David Parker

Personal information
- Born: 18 February 1959 Coventry, England
- Died: 25 May 2010 (aged 51) Cornwall, England

Sport
- Sport: Swimming
- Club: City of Coventry Swimming Club

Medal record
Representing United Kingdom
World Championships
| Bronze medal – third place | 1975 Cali | 1500 m freestyle |

= David Parker (swimmer) =

British swimmer

David Geoffrey Parker (18 February 1959 – 25 May 2010) was a British swimmer.

==Swimming career==
Parker won a bronze medal in the 1500 m freestyle at the 1975 World Aquatics Championships. In the preliminaries of the 1976 Summer Olympics he improved the national record in the same event by seven seconds, yet failed to qualify.

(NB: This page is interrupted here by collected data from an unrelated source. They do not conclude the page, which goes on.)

### src/rtl/ppm_input_decoder_unit_macros.svh
// Assertion helpers for the decoder datapath.
// Each helper samples on the rising edge of clk and is disabled while rst_n is low.
`ifndef PPM_INPUT_DECODER_UNIT_MACROS_SVH
`define PPM_INPUT_DECODER_UNIT_MACROS_SVH

`ifndef NO_ASSERTIONS

// Consequent must hold in the same cycle as the antecedent.
`define PPM_ASSERT_IMPL(label, ante, cons) \
  label: assert property (@(posedge clk) disable iff (!rst_n) (ante) |-> (cons)) \
    else $error("ppm_input_decoder_unit: same-cycle check failed");

// Consequent must hold in the cycle after the antecedent.
`define PPM_ASSERT_NEXT(label, ante, cons) \
  label: assert property (@(posedge clk) disable iff (!rst_n) (ante) |=> (cons)) \
    else $error("ppm_input_decoder_unit: next-cycle check failed");

`else

`define PPM_ASSERT_IMPL(label, ante, cons)
`define PPM_ASSERT_NEXT(label, ante, cons)

`endif

`endif

### src/rtl/ppm_id_pkg.sv
package ppm_id_pkg;

  // Number of channel slots that may be written while locked.
  localparam int MAX_CHANNELS = 16;

  // Field widths.
  localparam int CAP_W     = 16;
  localparam int CFG_W     = 12;
  localparam int THR_W     = 16;
  localparam int CNT_W     = 8;
  localparam int IDX_W     = 4;
  localparam int VAL_W     = 32;
  localparam int APB_AW    = 4;
  localparam int APB_DW    = 32;
  localparam int OUT_DW    = 48;
  localparam int OUT_UW    = 4;

  // Conversion arithmetic: (t - 2*centre) * 10000 / (2*delta).
  localparam int DIFF_W    = 18;
  localparam int PROD_W    = 32;
  localparam int MAG_W     = 30;
  localparam int DEN_W     = 13;
  localparam int DIV_CNT_W = 5;
  localparam logic signed [15:0] SCALE = 16'sd10000;

  localparam logic [CNT_W-1:0] CNT_MAX = '1;
  localparam logic signed [VAL_W-1:0] VAL_MAX = {1'b0, {(VAL_W-1){1'b1}}};
  localparam logic signed [VAL_W-1:0] VAL_MIN = {1'b1, {(VAL_W-1){1'b0}}};

  // Register reset values.
  localparam logic [CFG_W-1:0] CENTER_RST   = 12'd1500;
  localparam logic [CFG_W-1:0] DELTA_RST    = 12'd500;
  localparam logic [THR_W-1:0] SYNC_THR_RST = 16'd6600;

  // Register indexes on the configuration port (word address).
  typedef enum logic [1:0] {
    REG_CENTER   = 2'd0,
    REG_DELTA    = 2'd1,
    REG_SYNC_THR = 2'd2
  } cfg_reg_t;

  // Controller states.
  typedef enum logic [2:0] {
    ST_IDLE,
    ST_MUL,
    ST_LOAD,
    ST_DIV,
    ST_DONE
  } state_t;

  // Commands from the controller to the datapath.
  typedef struct packed {
    logic accept;
    logic mul_en;
    logic div_start;
    logic load_out;
  } cmd_t;

  // Status from the datapath to the controller.
  typedef struct packed {
    logic need_div;
    logic div_busy;
    logic out_free;
  } status_t;

endpackage

### src/rtl/ppm_input_decoder_unit.sv
// Channel   | Direction | Beat contents
// in_       | sink      | tdata[15:0] edge_capture
// out_      | source    | tdata channel_count, channel_index, channel_value; tuser flags;
//           |           | tlast frame_end
// cfg_      | APB slave | 0x0 center_pulse_us, 0x4 delta_pulse_us, 0x8 sync_threshold
//
// An edge that writes a channel is multiplied, then starts the divider and waits while its
// 30 steps run and finish, and is then loaded into the output register. The next edge is
// taken only in the cycle after the load. Any other edge goes straight to the load.
// A finished beat waits in the output register while the next edge is accepted;
// a full output register holds the controller in its final state.
// Reset is synchronous and active low; it restores the register defaults and unlocks.
module ppm_input_decoder_unit (
  input  logic                          clk,
  input  logic                          rst_n,
  // edge_capture [15:0]
  input  logic                          in_tvalid,
  output logic                          in_tready,
  input  logic [ppm_id_pkg::CAP_W-1:0]  in_tdata,
  // channel_count [7:0], channel_index [11:8], channel_value [43:12], zero [47:44]
  output logic                          out_tvalid,
  input  logic                          out_tready,
  output logic [ppm_id_pkg::OUT_DW-1:0] out_tdata,
  // in_sync [0], value_written [1], sync_acquired [2], sync_lost [3]
  output logic [ppm_id_pkg::OUT_UW-1:0] out_tuser,
  output logic                          out_tlast,
  input  logic                          cfg_psel,
  input  logic                          cfg_penable,
  input  logic                          cfg_pwrite,
  input  logic [ppm_id_pkg::APB_AW-1:0] cfg_paddr,
  input  logic [ppm_id_pkg::APB_DW-1:0] cfg_pwdata,
  output logic [ppm_id_pkg::APB_DW-1:0] cfg_prdata,
  output logic                          cfg_pready
);
  import ppm_id_pkg::*;

  logic [CFG_W-1:0] center_r, center_nxt;
  logic [CFG_W-1:0] delta_r, delta_nxt;
  logic [THR_W-1:0] thr_r, thr_nxt;
  logic             cfg_wr;
  cfg_reg_t         cfg_sel;
  cmd_t             cmd;
  status_t          status;

  // Register file on the configuration port.
  always_comb begin
    cfg_wr     = cfg_psel && cfg_penable && cfg_pwrite && cfg_pready;
    cfg_sel    = cfg_reg_t'(cfg_paddr[3:2]);
    center_nxt = center_r;
    delta_nxt  = delta_r;
    thr_nxt    = thr_r;
    cfg_prdata = '0;
    unique case (cfg_sel)
      REG_CENTER: begin
        cfg_prdata = {{(APB_DW-CFG_W){1'b0}}, center_r};
        if (cfg_wr) begin
          center_nxt = cfg_pwdata[CFG_W-1:0];
        end
      end
      REG_DELTA: begin
        cfg_prdata = {{(APB_DW-CFG_W){1'b0}}, delta_r};
        if (cfg_wr) begin
          delta_nxt = cfg_pwdata[CFG_W-1:0];
        end
      end
      REG_SYNC_THR: begin
        cfg_prdata = {{(APB_DW-THR_W){1'b0}}, thr_r};
        if (cfg_wr) begin
          thr_nxt = cfg_pwdata[THR_W-1:0];
        end
      end
      default: cfg_prdata = '0;
    endcase
  end

  always_ff @(posedge clk) begin
    if (!rst_n) begin
      center_r <= CENTER_RST;
      delta_r  <= DELTA_RST;
      thr_r    <= SYNC_THR_RST;
    end else begin
      center_r <= center_nxt;
      delta_r  <= delta_nxt;
      thr_r    <= thr_nxt;
    end
  end

  assign cfg_pready = 1'b1;

  ppm_id_ctrl u_ctrl (
    .clk       (clk),
    .rst_n     (rst_n),
    .in_tvalid (in_tvalid),
    .in_tready (in_tready),
    .status    (status),
    .cmd       (cmd)
  );

  ppm_id_dp u_dp (
    .clk             (clk),
    .rst_n           (rst_n),
    .cmd             (cmd),
    .status          (status),
    .edge_capture    (in_tdata),
    .center_pulse_us (center_r),
    .delta_pulse_us  (delta_r),
    .sync_threshold  (thr_r),
    .out_tvalid      (out_tvalid),
    .out_tready      (out_tready),
    .out_tdata       (out_tdata),
    .out_tuser       (out_tuser),
    .out_tlast       (out_tlast)
  );

endmodule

He won the 1975 and 1976 ASA British National 1500 metres freestyle title

==Personal life==
In 1976 he won a swimming scholarship at the University of Miami, but after half a year returned to UK, retired from swimming, and for two years worked with the police. He then opened a swimwear shop, first in Bristol and then moved to Cornwall. In 1998 he established a swimwear company Swim Products Limited, which he managed until 2010. In May 2010 he sold the company and his flat to return to Coventry, but died of a heart attack. He was survived by twin brother Gareth and sister Ann, also former competitive swimmers, and their parents Dennis and Lilian.